Copy every line of the entries that has the string "simple" in it.

GIVEN RECORDS
^^^^
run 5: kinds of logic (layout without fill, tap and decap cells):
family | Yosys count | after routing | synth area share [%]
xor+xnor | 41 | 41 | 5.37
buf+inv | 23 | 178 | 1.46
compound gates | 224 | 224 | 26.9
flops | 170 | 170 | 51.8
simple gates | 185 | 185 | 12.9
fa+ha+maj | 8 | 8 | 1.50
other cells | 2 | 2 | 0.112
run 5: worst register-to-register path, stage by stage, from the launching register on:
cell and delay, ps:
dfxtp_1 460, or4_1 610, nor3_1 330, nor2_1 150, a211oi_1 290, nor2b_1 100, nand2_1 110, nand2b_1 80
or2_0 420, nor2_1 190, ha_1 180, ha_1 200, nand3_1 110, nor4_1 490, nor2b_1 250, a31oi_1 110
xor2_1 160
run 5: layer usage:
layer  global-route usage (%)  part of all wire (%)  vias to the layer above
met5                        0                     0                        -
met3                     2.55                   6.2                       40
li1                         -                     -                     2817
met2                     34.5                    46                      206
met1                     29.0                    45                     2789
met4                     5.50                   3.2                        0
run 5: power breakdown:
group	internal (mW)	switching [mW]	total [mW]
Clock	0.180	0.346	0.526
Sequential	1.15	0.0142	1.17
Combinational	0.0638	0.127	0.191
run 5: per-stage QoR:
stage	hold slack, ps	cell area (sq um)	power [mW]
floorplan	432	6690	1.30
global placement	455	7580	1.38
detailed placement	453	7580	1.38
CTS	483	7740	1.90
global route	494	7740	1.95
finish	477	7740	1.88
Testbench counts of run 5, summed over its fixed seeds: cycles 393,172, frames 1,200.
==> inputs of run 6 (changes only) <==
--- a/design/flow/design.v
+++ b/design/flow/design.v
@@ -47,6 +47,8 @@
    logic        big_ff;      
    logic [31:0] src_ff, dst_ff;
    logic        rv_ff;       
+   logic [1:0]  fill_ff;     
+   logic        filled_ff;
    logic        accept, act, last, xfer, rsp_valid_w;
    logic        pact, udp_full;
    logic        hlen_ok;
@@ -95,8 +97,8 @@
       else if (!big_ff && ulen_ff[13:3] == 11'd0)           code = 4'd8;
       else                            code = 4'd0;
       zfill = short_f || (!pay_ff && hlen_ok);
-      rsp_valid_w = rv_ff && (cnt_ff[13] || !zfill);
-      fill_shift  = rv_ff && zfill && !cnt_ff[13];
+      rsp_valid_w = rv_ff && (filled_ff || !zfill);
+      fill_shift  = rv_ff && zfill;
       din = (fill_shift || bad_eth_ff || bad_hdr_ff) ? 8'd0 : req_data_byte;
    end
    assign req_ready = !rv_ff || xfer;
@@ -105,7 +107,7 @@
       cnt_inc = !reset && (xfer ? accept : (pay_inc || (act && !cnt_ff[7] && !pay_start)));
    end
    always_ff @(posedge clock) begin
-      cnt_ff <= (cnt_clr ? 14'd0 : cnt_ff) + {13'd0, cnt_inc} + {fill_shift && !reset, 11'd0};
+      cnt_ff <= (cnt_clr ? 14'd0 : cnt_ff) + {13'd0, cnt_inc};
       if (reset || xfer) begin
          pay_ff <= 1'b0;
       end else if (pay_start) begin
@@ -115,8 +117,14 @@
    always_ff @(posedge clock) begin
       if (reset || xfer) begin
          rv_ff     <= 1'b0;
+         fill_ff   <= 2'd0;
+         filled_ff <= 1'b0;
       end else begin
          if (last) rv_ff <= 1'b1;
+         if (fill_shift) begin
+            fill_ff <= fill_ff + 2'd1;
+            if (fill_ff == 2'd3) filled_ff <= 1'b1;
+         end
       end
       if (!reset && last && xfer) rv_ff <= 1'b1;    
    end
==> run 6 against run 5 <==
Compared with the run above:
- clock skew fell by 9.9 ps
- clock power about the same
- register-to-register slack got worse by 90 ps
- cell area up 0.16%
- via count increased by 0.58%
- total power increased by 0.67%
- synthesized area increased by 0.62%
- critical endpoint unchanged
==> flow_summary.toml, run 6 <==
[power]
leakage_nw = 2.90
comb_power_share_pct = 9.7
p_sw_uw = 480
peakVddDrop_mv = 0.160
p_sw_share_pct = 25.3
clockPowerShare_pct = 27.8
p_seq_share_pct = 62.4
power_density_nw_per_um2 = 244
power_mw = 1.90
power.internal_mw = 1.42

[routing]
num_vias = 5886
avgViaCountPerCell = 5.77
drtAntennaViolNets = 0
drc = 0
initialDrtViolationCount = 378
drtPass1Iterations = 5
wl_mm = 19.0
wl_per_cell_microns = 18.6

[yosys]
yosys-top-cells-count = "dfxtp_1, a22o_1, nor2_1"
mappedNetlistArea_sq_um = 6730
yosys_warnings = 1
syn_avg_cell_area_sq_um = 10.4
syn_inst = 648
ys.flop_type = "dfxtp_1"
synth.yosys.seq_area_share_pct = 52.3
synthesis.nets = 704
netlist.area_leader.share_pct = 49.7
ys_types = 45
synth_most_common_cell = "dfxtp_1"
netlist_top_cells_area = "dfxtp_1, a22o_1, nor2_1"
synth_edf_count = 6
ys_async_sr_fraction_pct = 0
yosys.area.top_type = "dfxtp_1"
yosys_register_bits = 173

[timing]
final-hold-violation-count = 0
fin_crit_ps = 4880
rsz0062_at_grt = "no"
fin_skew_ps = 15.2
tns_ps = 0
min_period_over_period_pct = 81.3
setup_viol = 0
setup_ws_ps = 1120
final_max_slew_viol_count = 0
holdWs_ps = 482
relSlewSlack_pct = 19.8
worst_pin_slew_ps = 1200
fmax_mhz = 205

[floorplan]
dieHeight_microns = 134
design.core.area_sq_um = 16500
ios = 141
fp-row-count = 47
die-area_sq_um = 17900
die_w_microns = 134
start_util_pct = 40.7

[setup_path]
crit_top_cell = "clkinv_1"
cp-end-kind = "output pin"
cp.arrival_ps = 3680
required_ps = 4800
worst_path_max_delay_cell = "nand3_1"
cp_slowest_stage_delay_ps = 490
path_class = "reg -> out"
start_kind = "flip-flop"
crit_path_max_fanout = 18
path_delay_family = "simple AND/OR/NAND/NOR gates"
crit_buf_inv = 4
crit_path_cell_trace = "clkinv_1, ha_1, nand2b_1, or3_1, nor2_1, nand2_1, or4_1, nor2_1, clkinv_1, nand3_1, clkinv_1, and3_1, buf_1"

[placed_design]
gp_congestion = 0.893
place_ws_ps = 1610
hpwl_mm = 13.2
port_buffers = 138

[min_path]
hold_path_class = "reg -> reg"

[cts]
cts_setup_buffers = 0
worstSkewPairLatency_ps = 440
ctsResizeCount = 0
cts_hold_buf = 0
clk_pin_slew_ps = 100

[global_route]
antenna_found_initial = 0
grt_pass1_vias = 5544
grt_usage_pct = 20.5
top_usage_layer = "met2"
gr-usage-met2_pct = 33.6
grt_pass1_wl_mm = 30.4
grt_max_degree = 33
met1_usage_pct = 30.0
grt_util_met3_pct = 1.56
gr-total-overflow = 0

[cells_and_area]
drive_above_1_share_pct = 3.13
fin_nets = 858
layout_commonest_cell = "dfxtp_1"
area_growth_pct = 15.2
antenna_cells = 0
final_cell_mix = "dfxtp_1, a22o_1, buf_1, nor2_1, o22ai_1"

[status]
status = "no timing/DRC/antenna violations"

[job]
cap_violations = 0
Context: an optimization exercise on an open-source flow, tuned for small area and a short achievable clock period. The choices shown serve that exercise and are no tape-out recipe.
RTL that was checked went through simulation tests only; none was proved equivalent to the original.
No functional check of the RTL was part of runs 1, 2 and 5.
The flow treats the clock pin as an ideal source, which a real chip does not have.
No activity file was given, so power comes from the tool's default toggle rates.

`config.mk`:
```
export PLATFORM = sky130hd
export DESIGN_NAME = cpu_trace_buffer
export DESIGN_NICKNAME = cpu_trace_buffer
export VERILOG_FILES = /design/flow/design.v
export SDC_FILE = /design/flow/constraint.sdc
export NUM_CORES = 4
export LEC_CHECK = 0
export CAP_MARGIN = 20
export CORE_MARGIN = 2
export CORE_UTILIZATION = 65
export SETUP_SLACK_MARGIN = 1.9
export SLEW_MARGIN = 20
```
`constraint.sdc`:
```
create_clock -name core_clock -period 4.0 [get_ports {clk}]
set_input_delay 0.8000 -clock core_clock [delete_from_list [all_inputs] [get_ports {clk}]]
set_output_delay 0.8000 -clock core_clock [all_outputs]
set_load 0.01 [all_outputs]
```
^^^^
SOLUTION
simple gates | 185 | 185 | 12.9
path_delay_family = "simple AND/OR/NAND/NOR gates"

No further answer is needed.